● ENTRIES SHOWN:
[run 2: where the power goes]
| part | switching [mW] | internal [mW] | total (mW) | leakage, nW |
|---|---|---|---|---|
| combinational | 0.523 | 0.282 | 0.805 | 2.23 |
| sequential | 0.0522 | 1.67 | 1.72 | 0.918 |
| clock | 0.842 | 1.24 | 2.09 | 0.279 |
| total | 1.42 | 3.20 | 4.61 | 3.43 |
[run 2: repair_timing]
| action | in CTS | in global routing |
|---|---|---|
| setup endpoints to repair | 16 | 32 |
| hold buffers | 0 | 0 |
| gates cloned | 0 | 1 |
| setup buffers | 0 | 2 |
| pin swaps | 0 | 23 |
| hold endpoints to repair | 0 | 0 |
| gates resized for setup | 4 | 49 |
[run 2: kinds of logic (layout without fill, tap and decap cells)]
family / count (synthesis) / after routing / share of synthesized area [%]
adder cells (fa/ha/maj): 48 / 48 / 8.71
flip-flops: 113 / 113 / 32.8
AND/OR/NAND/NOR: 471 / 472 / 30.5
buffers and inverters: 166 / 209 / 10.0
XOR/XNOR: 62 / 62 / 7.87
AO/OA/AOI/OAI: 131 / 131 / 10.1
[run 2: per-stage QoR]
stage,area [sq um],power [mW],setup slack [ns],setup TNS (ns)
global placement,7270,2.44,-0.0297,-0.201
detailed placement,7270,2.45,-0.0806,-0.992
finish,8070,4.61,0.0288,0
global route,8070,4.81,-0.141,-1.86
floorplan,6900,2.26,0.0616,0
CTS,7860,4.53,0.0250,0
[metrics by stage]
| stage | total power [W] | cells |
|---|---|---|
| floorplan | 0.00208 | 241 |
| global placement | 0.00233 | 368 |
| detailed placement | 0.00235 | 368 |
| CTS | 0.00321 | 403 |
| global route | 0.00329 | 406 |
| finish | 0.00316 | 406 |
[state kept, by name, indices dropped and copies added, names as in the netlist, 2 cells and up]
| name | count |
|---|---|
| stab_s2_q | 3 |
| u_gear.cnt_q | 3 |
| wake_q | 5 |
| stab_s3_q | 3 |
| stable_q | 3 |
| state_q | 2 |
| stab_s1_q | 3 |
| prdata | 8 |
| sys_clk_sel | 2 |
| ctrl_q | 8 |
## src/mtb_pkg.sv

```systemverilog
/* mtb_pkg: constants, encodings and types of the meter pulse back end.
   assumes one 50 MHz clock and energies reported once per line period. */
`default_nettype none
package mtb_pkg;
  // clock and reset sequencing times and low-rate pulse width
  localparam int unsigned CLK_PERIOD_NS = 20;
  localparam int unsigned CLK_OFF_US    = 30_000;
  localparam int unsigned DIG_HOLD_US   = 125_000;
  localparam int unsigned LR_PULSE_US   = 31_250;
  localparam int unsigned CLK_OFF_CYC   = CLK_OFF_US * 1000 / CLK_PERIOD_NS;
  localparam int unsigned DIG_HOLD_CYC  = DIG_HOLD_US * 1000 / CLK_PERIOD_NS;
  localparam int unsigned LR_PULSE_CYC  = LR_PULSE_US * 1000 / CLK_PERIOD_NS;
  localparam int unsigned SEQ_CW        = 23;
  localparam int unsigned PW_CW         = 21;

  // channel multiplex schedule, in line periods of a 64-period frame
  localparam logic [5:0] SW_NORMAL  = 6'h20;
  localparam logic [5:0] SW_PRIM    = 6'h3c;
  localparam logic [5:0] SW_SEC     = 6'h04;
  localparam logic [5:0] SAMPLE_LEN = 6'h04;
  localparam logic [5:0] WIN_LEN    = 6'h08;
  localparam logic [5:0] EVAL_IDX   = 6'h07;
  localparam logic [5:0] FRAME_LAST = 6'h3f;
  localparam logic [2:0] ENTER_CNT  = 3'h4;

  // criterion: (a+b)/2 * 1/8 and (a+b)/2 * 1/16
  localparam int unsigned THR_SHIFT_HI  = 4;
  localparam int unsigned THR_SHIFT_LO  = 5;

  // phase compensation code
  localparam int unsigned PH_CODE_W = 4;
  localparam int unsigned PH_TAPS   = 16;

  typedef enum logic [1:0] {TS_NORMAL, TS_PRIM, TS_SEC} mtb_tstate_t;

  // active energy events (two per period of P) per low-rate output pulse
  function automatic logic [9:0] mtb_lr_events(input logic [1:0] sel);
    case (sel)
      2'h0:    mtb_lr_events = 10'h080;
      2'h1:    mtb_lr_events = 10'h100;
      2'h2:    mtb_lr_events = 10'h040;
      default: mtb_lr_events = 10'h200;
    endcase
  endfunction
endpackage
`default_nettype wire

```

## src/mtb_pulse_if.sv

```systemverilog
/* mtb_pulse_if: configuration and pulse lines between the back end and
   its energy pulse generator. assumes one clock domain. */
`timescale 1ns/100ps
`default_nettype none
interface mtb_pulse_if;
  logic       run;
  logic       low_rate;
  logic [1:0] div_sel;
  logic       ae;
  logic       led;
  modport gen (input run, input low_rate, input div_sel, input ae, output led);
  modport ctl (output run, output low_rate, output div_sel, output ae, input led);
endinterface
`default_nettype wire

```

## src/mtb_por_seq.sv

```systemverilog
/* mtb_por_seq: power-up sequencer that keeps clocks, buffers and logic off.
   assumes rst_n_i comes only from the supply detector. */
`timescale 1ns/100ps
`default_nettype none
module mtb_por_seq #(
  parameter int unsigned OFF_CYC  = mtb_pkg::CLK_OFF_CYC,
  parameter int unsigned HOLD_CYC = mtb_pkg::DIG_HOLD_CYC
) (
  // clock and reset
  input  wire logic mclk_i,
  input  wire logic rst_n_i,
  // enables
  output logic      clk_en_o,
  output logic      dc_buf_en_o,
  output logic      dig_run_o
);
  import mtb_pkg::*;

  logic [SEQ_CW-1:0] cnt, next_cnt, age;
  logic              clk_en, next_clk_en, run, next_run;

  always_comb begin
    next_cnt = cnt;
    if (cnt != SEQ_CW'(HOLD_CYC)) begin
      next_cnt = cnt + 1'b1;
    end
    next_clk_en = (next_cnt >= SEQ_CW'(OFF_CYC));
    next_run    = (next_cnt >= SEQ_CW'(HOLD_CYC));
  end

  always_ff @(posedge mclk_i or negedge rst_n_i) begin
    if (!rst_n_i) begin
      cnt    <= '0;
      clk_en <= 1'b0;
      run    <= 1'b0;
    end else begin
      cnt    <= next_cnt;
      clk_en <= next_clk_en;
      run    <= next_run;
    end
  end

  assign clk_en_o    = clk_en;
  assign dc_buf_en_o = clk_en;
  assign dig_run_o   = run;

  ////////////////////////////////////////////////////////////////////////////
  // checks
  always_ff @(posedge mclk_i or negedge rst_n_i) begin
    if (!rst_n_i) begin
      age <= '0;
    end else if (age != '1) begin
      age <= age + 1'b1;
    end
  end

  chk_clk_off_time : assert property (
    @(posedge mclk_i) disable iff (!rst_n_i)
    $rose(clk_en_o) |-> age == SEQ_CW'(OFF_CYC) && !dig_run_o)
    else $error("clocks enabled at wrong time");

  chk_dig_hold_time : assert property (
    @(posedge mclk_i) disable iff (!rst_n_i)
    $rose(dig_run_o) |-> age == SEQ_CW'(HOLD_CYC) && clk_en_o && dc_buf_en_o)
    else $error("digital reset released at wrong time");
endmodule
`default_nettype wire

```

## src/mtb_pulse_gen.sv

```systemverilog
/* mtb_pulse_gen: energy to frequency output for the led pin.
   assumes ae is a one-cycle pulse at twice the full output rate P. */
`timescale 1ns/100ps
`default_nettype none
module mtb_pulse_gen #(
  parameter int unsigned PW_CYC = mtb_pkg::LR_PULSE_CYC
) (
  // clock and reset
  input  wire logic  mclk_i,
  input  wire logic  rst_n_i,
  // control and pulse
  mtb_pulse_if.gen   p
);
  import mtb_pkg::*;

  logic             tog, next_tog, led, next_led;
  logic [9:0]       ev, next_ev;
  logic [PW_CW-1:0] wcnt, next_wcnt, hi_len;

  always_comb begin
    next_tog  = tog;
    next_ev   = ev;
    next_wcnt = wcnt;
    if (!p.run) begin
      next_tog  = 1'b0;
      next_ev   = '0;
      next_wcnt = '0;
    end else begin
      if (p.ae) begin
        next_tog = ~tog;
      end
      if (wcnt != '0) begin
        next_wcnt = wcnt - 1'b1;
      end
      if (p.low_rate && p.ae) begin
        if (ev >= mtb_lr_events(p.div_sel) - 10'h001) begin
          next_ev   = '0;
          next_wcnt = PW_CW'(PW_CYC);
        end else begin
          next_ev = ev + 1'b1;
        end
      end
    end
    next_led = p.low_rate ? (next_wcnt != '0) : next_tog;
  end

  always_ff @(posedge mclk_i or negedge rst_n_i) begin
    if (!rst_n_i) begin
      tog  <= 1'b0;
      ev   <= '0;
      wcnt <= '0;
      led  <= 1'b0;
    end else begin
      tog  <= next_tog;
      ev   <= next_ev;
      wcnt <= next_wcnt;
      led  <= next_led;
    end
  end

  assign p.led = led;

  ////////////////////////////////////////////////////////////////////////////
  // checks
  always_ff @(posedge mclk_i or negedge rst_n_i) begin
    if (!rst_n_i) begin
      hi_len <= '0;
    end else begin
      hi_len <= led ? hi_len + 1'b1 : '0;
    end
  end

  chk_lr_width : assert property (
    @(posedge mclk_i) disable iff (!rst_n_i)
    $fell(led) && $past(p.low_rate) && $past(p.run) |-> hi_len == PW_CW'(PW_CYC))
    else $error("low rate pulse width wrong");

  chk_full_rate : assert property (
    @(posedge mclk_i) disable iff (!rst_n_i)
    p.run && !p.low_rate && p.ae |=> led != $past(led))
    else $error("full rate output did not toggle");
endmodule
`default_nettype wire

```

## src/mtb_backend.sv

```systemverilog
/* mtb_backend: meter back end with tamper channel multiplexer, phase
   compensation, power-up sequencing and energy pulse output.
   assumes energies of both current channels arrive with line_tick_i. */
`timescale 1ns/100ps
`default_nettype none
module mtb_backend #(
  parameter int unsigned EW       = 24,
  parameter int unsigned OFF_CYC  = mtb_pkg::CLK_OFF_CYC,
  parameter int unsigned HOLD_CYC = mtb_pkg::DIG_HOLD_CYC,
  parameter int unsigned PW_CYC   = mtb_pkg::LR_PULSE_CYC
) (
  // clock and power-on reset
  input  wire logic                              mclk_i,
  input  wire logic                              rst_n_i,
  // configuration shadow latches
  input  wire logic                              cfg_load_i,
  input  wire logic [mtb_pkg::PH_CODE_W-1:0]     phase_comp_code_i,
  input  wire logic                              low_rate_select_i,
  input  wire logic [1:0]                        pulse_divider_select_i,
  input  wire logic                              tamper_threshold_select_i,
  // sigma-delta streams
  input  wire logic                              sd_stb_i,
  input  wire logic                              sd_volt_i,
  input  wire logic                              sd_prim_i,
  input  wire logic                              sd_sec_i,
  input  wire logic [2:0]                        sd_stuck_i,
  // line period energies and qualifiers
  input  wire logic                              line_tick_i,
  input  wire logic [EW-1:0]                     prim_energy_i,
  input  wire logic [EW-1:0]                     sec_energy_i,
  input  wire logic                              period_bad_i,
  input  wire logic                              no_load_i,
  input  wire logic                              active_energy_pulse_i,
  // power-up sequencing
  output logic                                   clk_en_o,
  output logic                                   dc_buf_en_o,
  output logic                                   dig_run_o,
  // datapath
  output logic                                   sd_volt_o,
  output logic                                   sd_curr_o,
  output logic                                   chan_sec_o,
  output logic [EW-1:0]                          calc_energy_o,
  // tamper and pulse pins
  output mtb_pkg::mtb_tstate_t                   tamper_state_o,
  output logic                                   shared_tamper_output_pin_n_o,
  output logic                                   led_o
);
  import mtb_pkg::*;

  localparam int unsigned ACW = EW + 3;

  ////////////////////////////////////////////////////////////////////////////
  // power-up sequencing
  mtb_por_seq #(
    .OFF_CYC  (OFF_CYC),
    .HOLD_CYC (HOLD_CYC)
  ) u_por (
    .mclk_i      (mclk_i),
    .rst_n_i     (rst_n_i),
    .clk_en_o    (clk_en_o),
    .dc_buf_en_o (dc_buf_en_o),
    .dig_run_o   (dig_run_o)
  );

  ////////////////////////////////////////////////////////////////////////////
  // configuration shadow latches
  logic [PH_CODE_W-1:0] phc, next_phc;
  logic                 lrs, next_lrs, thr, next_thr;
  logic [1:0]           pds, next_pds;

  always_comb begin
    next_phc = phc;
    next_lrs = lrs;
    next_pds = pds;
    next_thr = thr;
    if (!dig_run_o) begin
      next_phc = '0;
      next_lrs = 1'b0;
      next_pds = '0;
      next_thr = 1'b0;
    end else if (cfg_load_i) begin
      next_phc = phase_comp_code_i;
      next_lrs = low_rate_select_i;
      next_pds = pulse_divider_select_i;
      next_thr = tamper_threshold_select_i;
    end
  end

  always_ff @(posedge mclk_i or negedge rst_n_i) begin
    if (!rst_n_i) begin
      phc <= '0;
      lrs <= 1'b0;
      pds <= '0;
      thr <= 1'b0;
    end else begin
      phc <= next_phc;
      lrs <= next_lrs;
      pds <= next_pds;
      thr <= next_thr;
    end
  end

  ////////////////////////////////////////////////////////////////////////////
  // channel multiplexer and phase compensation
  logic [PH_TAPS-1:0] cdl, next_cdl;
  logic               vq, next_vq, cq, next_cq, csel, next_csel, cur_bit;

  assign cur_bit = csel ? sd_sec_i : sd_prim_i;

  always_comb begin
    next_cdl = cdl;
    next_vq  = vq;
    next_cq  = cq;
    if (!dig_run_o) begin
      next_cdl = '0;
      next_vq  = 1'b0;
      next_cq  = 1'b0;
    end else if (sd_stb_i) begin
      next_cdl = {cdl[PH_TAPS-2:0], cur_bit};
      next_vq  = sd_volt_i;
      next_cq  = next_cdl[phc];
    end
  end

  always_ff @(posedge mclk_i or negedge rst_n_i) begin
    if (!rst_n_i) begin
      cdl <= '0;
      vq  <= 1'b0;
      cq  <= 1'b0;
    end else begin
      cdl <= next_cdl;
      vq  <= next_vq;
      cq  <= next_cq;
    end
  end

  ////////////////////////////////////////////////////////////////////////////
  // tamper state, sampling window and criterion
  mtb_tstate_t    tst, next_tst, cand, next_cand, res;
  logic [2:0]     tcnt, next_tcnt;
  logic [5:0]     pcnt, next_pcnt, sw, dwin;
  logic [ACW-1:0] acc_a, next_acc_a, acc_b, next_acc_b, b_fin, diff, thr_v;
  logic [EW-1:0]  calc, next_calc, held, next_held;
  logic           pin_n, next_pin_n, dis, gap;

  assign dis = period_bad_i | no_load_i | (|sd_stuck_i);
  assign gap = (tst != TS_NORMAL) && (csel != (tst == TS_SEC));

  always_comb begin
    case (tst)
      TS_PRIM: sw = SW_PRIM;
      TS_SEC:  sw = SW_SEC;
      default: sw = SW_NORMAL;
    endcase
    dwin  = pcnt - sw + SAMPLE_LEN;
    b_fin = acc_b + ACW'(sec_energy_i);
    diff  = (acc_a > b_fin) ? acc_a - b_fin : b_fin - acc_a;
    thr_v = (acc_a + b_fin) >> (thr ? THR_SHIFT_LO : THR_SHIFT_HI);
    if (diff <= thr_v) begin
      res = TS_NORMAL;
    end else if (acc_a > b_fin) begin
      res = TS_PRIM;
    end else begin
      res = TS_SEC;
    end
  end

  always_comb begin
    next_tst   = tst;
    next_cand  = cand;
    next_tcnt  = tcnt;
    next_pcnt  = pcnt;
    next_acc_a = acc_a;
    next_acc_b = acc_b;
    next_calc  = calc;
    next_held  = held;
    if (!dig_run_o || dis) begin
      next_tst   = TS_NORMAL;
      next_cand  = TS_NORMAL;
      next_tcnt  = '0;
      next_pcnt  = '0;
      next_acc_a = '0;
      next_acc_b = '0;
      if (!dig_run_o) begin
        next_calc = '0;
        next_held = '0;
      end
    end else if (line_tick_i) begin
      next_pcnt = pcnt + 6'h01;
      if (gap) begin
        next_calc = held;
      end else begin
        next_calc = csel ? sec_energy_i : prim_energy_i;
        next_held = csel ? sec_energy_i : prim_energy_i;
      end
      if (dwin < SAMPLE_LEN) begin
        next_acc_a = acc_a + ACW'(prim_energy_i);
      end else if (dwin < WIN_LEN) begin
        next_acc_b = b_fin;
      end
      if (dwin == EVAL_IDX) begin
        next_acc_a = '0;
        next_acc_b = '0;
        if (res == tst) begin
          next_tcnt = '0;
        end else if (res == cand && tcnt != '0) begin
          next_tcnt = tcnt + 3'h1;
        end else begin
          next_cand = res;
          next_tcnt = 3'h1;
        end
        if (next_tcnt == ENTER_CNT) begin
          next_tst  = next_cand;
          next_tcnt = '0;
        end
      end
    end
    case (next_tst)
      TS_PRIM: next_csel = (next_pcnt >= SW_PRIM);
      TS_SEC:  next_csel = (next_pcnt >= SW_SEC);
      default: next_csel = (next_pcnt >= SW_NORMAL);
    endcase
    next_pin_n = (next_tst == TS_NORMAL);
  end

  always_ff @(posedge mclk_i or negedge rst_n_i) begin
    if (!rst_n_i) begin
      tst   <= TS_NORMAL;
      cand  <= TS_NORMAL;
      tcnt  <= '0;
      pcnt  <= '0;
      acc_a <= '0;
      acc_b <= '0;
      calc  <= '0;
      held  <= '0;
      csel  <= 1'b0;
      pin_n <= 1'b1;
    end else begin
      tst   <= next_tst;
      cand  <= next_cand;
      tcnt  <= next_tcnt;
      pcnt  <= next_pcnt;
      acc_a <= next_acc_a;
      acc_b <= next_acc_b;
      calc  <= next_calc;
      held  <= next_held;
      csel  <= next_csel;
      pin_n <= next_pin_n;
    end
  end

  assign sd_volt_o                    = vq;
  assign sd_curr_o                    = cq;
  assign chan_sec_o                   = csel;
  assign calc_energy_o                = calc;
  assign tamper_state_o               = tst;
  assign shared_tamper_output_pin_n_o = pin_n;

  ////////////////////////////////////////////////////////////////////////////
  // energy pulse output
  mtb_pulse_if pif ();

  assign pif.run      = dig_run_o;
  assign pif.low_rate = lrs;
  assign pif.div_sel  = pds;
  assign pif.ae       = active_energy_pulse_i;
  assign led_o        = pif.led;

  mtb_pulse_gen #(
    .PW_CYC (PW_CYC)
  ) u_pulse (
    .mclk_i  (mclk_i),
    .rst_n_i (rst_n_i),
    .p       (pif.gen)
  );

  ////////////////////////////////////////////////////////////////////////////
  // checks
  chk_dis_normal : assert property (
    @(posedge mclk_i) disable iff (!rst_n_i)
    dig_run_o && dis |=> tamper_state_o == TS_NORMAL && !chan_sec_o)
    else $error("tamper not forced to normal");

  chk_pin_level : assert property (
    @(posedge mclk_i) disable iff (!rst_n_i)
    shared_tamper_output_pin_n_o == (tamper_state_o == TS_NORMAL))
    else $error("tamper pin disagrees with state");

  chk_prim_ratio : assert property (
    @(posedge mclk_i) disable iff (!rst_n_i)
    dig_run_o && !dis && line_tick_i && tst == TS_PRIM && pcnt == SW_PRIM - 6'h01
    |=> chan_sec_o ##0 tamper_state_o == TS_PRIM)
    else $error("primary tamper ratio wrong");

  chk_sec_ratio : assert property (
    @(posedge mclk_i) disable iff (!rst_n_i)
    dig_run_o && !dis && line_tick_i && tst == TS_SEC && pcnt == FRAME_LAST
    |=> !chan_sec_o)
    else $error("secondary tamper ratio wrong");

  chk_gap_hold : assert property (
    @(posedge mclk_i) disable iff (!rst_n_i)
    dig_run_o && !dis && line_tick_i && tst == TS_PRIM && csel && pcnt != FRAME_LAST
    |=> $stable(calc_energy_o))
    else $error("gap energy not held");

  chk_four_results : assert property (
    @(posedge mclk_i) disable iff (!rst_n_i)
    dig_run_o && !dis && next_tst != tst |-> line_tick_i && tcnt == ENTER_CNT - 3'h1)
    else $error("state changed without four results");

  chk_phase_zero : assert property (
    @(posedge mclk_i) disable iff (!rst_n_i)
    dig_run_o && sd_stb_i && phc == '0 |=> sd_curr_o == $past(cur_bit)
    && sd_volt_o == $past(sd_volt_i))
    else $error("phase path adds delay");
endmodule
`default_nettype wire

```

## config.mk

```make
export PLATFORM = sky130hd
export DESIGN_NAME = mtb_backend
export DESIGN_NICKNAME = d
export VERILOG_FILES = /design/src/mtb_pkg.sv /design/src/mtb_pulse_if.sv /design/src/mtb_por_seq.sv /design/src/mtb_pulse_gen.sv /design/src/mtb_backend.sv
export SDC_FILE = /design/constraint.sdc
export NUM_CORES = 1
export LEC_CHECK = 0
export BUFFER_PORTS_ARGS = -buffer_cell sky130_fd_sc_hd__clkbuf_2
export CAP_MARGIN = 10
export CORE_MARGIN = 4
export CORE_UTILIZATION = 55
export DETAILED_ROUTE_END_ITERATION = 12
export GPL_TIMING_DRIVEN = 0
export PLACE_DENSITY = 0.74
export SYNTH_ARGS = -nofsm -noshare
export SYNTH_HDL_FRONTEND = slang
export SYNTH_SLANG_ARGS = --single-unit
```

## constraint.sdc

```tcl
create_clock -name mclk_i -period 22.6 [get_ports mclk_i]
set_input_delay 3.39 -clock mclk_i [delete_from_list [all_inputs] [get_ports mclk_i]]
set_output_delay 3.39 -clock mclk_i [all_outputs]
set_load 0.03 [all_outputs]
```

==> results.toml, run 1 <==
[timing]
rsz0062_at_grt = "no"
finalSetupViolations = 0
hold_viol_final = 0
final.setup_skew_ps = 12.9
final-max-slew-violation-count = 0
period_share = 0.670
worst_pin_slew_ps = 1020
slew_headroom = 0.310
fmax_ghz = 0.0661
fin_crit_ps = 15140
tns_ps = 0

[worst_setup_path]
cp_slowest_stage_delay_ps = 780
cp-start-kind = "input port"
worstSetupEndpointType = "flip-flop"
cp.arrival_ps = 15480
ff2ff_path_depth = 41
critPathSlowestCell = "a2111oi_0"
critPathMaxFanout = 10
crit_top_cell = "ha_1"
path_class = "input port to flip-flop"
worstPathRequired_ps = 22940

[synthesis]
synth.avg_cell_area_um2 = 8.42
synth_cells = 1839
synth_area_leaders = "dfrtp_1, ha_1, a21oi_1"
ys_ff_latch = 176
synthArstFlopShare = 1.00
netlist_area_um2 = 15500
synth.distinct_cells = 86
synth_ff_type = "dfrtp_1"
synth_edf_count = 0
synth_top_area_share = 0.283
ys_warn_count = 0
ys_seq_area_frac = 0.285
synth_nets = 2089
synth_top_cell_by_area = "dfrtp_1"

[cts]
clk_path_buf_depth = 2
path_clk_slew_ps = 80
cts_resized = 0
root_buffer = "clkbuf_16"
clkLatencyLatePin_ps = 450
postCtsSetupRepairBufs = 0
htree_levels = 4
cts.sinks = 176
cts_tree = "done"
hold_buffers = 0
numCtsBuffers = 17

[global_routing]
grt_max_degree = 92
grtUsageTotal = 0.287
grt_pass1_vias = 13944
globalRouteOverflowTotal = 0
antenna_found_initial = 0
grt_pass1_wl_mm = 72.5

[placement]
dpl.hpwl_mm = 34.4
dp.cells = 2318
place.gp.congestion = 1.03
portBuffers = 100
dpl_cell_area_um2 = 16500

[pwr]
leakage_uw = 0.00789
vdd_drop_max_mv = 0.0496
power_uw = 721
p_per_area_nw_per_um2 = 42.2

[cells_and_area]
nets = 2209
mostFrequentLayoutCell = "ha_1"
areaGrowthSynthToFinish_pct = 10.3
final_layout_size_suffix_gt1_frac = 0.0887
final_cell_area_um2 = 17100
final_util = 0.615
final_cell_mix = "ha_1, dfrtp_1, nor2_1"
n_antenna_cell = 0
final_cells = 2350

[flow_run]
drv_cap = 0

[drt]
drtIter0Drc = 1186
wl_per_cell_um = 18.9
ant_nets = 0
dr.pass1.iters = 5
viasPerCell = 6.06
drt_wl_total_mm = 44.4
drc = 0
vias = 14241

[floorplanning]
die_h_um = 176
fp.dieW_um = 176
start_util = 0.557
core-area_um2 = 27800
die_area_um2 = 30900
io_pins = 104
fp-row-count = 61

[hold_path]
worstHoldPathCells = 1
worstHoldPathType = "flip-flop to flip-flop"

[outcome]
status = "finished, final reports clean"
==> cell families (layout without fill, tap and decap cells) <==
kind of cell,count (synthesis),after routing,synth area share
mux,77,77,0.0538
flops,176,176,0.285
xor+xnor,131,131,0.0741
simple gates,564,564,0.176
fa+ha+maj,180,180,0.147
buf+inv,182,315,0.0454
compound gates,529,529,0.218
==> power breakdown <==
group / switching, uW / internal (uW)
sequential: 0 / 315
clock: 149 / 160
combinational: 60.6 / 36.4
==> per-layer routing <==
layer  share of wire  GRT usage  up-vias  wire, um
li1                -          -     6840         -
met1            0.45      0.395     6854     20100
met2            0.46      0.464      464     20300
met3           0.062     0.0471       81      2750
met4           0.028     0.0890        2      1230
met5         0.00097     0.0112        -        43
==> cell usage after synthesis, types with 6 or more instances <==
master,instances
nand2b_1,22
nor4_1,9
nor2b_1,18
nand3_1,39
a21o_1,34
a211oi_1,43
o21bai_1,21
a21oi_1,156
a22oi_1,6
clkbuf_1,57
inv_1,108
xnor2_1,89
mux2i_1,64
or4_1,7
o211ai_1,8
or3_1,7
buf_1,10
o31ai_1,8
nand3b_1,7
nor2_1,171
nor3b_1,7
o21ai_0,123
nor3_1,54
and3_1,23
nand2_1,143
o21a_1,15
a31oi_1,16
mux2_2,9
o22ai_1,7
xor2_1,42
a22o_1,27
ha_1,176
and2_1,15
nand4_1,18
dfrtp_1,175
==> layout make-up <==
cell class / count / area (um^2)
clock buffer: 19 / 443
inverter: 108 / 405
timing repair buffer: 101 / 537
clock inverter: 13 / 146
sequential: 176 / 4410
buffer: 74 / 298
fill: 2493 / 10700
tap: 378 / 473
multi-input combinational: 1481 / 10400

● PROBLEM TO SOLVE:
Repeat, word for word, the lines from the opening of the material through the line containing "setup | 4 | 49 |".

● WRITTEN ANSWER:
[run 2: where the power goes]
| part | switching [mW] | internal [mW] | total (mW) | leakage, nW |
|---|---|---|---|---|
| combinational | 0.523 | 0.282 | 0.805 | 2.23 |
| sequential | 0.0522 | 1.67 | 1.72 | 0.918 |
| clock | 0.842 | 1.24 | 2.09 | 0.279 |
| total | 1.42 | 3.20 | 4.61 | 3.43 |
[run 2: repair_timing]
| action | in CTS | in global routing |
|---|---|---|
| setup endpoints to repair | 16 | 32 |
| hold buffers | 0 | 0 |
| gates cloned | 0 | 1 |
| setup buffers | 0 | 2 |
| pin swaps | 0 | 23 |
| hold endpoints to repair | 0 | 0 |
| gates resized for setup | 4 | 49 |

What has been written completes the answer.